ASSIGNED TASK -> Write out the listing below word for word.

EXTRACTED RECORDS ->
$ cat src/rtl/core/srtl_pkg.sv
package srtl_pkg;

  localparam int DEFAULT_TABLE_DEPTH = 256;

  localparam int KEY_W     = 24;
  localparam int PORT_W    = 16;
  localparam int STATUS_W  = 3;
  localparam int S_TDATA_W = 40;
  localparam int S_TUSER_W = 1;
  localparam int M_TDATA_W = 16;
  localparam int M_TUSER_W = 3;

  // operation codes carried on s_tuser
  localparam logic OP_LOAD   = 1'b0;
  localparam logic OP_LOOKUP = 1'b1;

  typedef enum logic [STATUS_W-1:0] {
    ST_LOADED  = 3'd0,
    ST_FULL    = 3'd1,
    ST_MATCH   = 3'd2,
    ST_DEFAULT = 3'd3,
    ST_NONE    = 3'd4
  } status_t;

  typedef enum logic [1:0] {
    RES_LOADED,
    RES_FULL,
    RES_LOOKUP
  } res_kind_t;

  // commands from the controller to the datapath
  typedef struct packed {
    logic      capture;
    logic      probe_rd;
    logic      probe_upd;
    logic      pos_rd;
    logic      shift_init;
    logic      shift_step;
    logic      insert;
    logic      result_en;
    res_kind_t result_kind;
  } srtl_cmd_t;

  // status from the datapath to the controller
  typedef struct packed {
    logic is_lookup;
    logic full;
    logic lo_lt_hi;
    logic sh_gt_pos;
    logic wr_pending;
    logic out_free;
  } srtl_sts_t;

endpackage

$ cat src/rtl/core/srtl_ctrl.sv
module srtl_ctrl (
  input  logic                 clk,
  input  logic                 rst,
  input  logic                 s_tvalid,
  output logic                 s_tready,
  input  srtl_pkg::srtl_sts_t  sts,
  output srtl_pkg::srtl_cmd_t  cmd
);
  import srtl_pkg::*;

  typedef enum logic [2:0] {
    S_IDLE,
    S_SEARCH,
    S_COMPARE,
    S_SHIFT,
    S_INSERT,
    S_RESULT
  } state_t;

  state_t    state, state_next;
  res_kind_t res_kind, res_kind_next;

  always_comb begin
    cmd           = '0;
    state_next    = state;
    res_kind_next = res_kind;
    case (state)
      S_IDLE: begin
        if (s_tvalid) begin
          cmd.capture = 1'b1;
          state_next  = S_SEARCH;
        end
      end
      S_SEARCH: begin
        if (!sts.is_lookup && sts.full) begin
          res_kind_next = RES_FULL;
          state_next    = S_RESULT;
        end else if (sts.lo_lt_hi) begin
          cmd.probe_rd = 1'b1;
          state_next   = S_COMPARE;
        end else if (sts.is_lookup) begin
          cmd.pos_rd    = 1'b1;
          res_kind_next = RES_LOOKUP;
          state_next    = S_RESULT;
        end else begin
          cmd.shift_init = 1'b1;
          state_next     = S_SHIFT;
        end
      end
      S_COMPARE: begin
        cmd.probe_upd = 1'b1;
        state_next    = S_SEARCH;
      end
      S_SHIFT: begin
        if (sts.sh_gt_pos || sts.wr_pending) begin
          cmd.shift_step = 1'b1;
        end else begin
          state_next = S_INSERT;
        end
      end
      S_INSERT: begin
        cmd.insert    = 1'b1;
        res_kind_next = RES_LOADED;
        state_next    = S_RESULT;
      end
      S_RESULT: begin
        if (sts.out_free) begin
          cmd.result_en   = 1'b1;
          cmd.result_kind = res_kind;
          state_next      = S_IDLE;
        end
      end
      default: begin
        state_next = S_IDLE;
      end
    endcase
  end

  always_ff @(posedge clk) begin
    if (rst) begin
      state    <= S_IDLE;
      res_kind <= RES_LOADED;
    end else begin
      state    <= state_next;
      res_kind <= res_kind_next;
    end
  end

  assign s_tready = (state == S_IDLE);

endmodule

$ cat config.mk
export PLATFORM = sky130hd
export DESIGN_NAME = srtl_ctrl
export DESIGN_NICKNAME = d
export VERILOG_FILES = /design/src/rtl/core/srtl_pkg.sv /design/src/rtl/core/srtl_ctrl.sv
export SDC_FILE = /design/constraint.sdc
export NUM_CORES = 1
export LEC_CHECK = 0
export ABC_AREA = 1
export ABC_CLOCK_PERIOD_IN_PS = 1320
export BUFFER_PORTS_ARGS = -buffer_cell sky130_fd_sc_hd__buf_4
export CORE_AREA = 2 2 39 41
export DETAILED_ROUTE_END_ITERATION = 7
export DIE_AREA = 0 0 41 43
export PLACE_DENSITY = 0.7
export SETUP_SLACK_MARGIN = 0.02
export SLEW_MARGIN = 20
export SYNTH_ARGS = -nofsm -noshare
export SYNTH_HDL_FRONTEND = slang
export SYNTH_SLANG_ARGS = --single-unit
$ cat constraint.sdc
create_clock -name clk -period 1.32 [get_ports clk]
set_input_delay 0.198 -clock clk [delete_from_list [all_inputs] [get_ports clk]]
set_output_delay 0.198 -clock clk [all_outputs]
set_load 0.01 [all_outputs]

SOLUTION TO THIS PROBLEM ->
$ cat src/rtl/core/srtl_pkg.sv
package srtl_pkg;

  localparam int DEFAULT_TABLE_DEPTH = 256;

  localparam int KEY_W     = 24;
  localparam int PORT_W    = 16;
  localparam int STATUS_W  = 3;
  localparam int S_TDATA_W = 40;
  localparam int S_TUSER_W = 1;
  localparam int M_TDATA_W = 16;
  localparam int M_TUSER_W = 3;

  // operation codes carried on s_tuser
  localparam logic OP_LOAD   = 1'b0;
  localparam logic OP_LOOKUP = 1'b1;

  typedef enum logic [STATUS_W-1:0] {
    ST_LOADED  = 3'd0,
    ST_FULL    = 3'd1,
    ST_MATCH   = 3'd2,
    ST_DEFAULT = 3'd3,
    ST_NONE    = 3'd4
  } status_t;

  typedef enum logic [1:0] {
    RES_LOADED,
    RES_FULL,
    RES_LOOKUP
  } res_kind_t;

  // commands from the controller to the datapath
  typedef struct packed {
    logic      capture;
    logic      probe_rd;
    logic      probe_upd;
    logic      pos_rd;
    logic      shift_init;
    logic      shift_step;
    logic      insert;
    logic      result_en;
    res_kind_t result_kind;
  } srtl_cmd_t;

  // status from the datapath to the controller
  typedef struct packed {
    logic is_lookup;
    logic full;
    logic lo_lt_hi;
    logic sh_gt_pos;
    logic wr_pending;
    logic out_free;
  } srtl_sts_t;

endpackage

$ cat src/rtl/core/srtl_ctrl.sv
module srtl_ctrl (
  input  logic                 clk,
  input  logic                 rst,
  input  logic                 s_tvalid,
  output logic                 s_tready,
  input  srtl_pkg::srtl_sts_t  sts,
  output srtl_pkg::srtl_cmd_t  cmd
);
  import srtl_pkg::*;

  typedef enum logic [2:0] {
    S_IDLE,
    S_SEARCH,
    S_COMPARE,
    S_SHIFT,
    S_INSERT,
    S_RESULT
  } state_t;

  state_t    state, state_next;
  res_kind_t res_kind, res_kind_next;

  always_comb begin
    cmd           = '0;
    state_next    = state;
    res_kind_next = res_kind;
    case (state)
      S_IDLE: begin
        if (s_tvalid) begin
          cmd.capture = 1'b1;
          state_next  = S_SEARCH;
        end
      end
      S_SEARCH: begin
        if (!sts.is_lookup && sts.full) begin
          res_kind_next = RES_FULL;
          state_next    = S_RESULT;
        end else if (sts.lo_lt_hi) begin
          cmd.probe_rd = 1'b1;
          state_next   = S_COMPARE;
        end else if (sts.is_lookup) begin
          cmd.pos_rd    = 1'b1;
          res_kind_next = RES_LOOKUP;
          state_next    = S_RESULT;
        end else begin
          cmd.shift_init = 1'b1;
          state_next     = S_SHIFT;
        end
      end
      S_COMPARE: begin
        cmd.probe_upd = 1'b1;
        state_next    = S_SEARCH;
      end
      S_SHIFT: begin
        if (sts.sh_gt_pos || sts.wr_pending) begin
          cmd.shift_step = 1'b1;
        end else begin
          state_next = S_INSERT;
        end
      end
      S_INSERT: begin
        cmd.insert    = 1'b1;
        res_kind_next = RES_LOADED;
        state_next    = S_RESULT;
      end
      S_RESULT: begin
        if (sts.out_free) begin
          cmd.result_en   = 1'b1;
          cmd.result_kind = res_kind;
          state_next      = S_IDLE;
        end
      end
      default: begin
        state_next = S_IDLE;
      end
    endcase
  end

  always_ff @(posedge clk) begin
    if (rst) begin
      state    <= S_IDLE;
      res_kind <= RES_LOADED;
    end else begin
      state    <= state_next;
      res_kind <= res_kind_next;
    end
  end

  assign s_tready = (state == S_IDLE);

endmodule

$ cat config.mk
export PLATFORM = sky130hd
export DESIGN_NAME = srtl_ctrl
export DESIGN_NICKNAME = d
export VERILOG_FILES = /design/src/rtl/core/srtl_pkg.sv /design/src/rtl/core/srtl_ctrl.sv
export SDC_FILE = /design/constraint.sdc
export NUM_CORES = 1
export LEC_CHECK = 0
export ABC_AREA = 1
export ABC_CLOCK_PERIOD_IN_PS = 1320
export BUFFER_PORTS_ARGS = -buffer_cell sky130_fd_sc_hd__buf_4
export CORE_AREA = 2 2 39 41
export DETAILED_ROUTE_END_ITERATION = 7
export DIE_AREA = 0 0 41 43
export PLACE_DENSITY = 0.7
export SETUP_SLACK_MARGIN = 0.02
export SLEW_MARGIN = 20
export SYNTH_ARGS = -nofsm -noshare
export SYNTH_HDL_FRONTEND = slang
export SYNTH_SLANG_ARGS = --single-unit
$ cat constraint.sdc
create_clock -name clk -period 1.32 [get_ports clk]
set_input_delay 0.198 -clock clk [delete_from_list [all_inputs] [get_ports clk]]
set_output_delay 0.198 -clock clk [all_outputs]
set_load 0.01 [all_outputs]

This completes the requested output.